What is required — Within the entries below, the lines from the one with "Final Net Count" through the one with "Data arrival time" are to be set down exactly, both ends kept.

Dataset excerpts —
● ● ● ● ●
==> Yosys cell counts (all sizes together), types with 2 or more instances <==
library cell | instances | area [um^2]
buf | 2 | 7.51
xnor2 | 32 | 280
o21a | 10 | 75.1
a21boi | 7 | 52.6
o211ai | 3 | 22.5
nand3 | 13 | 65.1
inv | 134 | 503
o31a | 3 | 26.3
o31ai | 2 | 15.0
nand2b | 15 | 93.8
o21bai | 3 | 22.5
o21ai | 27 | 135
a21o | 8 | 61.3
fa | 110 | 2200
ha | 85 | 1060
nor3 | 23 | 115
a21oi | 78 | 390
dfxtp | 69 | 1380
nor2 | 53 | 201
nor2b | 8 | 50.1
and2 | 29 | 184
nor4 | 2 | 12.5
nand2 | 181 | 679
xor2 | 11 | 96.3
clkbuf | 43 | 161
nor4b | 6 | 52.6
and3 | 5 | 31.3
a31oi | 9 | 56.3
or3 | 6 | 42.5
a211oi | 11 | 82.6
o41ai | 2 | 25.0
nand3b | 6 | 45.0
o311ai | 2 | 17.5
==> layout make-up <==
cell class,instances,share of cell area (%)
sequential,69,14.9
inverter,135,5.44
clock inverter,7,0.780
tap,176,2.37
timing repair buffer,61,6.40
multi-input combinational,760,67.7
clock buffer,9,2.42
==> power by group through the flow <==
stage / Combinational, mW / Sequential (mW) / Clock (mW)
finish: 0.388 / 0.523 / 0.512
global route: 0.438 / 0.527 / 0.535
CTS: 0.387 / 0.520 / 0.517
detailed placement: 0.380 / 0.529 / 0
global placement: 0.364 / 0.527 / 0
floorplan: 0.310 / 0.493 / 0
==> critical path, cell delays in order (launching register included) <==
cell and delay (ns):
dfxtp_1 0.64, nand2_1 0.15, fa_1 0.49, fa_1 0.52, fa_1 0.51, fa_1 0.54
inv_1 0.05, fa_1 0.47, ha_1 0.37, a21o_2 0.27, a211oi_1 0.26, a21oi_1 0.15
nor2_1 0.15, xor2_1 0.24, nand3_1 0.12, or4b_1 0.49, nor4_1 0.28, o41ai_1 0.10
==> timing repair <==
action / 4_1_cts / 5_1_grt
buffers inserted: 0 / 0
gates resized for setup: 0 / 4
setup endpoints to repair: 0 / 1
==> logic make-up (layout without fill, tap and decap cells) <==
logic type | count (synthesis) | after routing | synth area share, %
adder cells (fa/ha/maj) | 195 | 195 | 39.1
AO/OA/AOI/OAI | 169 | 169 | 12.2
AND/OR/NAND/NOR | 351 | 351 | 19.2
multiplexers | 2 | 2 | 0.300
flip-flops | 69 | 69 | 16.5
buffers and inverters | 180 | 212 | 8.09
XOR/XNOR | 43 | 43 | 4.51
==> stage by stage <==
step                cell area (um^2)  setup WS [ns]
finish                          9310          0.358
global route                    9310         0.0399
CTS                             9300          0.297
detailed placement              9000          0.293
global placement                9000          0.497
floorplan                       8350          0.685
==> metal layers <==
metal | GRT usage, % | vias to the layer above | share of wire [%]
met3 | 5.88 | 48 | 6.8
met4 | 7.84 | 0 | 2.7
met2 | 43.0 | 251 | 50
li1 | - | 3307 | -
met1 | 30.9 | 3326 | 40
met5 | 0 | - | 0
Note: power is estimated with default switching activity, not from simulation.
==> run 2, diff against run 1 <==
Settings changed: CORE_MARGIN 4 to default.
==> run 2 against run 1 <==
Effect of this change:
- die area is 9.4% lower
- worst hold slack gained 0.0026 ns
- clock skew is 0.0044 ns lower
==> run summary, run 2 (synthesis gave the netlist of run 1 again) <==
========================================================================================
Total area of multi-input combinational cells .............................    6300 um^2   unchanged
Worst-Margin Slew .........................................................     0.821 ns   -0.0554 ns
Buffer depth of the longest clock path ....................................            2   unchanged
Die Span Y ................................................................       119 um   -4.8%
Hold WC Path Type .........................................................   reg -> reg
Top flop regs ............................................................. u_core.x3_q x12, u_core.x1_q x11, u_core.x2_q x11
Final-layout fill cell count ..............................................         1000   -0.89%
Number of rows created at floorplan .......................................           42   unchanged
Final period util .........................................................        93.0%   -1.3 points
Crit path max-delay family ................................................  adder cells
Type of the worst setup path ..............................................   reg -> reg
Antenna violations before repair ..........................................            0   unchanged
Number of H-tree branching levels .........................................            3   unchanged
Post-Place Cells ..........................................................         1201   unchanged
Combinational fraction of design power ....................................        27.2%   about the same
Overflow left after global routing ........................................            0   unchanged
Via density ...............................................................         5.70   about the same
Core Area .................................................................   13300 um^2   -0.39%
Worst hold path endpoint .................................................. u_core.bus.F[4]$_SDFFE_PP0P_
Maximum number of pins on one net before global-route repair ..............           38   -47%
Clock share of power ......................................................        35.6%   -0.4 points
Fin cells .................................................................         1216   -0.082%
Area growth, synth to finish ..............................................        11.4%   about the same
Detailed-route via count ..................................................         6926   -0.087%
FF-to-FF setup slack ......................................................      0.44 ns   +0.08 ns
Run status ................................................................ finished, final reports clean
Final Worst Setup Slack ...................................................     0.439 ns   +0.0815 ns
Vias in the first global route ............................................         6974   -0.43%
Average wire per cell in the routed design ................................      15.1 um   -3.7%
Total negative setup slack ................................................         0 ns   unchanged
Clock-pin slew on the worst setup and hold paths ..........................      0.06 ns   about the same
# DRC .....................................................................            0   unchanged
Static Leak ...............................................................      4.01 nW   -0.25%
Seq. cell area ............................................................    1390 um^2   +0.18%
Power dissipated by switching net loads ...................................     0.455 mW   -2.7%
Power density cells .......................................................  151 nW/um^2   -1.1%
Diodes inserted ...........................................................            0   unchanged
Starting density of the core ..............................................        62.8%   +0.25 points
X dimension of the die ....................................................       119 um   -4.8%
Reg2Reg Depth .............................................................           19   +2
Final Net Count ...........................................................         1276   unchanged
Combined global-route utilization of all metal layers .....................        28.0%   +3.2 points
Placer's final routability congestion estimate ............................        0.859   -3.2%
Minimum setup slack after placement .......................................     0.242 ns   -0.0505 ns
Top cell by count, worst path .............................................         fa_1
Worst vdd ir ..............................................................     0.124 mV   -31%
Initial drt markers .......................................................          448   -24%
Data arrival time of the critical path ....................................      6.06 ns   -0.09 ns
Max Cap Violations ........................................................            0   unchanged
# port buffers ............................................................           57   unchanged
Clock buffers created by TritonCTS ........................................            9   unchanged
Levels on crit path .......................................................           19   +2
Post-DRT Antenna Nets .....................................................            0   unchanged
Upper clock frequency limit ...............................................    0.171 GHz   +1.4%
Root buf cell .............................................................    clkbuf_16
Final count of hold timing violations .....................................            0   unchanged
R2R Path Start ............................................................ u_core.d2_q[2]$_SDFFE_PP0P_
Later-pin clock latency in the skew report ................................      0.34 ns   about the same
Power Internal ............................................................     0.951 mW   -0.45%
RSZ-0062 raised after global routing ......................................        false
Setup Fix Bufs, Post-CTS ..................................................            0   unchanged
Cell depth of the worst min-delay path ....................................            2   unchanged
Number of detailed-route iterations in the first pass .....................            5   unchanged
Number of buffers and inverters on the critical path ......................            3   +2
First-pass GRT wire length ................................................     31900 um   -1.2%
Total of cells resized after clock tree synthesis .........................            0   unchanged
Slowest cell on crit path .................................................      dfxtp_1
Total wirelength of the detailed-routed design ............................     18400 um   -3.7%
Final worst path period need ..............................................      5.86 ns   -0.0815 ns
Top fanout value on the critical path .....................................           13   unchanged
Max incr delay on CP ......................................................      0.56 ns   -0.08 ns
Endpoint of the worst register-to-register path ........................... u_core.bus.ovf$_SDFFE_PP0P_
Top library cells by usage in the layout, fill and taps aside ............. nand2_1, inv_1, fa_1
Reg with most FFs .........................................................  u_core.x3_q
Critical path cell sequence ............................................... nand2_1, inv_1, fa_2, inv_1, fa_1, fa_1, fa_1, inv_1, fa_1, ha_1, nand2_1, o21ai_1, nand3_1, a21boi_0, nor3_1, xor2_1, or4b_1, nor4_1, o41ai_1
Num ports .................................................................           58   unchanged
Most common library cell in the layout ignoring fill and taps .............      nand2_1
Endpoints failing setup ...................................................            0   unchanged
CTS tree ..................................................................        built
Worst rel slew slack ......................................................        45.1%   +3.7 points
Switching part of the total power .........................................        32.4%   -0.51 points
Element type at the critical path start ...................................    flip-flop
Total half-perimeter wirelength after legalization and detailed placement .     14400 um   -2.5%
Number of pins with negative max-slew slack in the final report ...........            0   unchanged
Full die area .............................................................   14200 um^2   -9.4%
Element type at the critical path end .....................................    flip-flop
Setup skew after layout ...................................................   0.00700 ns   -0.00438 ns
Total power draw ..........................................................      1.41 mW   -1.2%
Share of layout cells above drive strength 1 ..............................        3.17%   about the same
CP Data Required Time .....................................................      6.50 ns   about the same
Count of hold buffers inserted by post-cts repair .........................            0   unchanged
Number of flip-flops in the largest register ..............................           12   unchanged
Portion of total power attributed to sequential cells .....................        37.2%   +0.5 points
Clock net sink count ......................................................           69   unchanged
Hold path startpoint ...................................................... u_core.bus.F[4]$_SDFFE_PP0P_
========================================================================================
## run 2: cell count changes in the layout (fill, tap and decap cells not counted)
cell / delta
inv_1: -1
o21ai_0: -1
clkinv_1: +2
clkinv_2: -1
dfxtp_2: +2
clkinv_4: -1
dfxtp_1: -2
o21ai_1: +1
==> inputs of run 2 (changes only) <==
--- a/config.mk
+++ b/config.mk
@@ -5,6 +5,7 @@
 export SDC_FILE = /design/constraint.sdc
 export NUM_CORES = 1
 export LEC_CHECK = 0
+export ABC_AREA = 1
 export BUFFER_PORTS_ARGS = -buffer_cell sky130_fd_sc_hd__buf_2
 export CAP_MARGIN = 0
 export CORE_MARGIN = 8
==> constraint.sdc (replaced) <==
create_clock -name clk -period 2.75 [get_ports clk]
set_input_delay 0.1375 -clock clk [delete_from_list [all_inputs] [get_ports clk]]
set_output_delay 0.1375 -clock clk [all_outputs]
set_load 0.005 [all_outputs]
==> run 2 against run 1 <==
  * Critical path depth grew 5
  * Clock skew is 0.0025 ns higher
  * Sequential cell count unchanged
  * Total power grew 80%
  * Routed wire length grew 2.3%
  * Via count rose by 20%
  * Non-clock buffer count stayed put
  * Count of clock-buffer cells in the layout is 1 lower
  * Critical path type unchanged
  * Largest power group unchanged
● ● ● ● ●
Response to this task —
Final Net Count ...........................................................         1276   unchanged
Combined global-route utilization of all metal layers .....................        28.0%   +3.2 points
Placer's final routability congestion estimate ............................        0.859   -3.2%
Minimum setup slack after placement .......................................     0.242 ns   -0.0505 ns
Top cell by count, worst path .............................................         fa_1
Worst vdd ir ..............................................................     0.124 mV   -31%
Initial drt markers .......................................................          448   -24%
Data arrival time of the critical path ....................................      6.06 ns   -0.09 ns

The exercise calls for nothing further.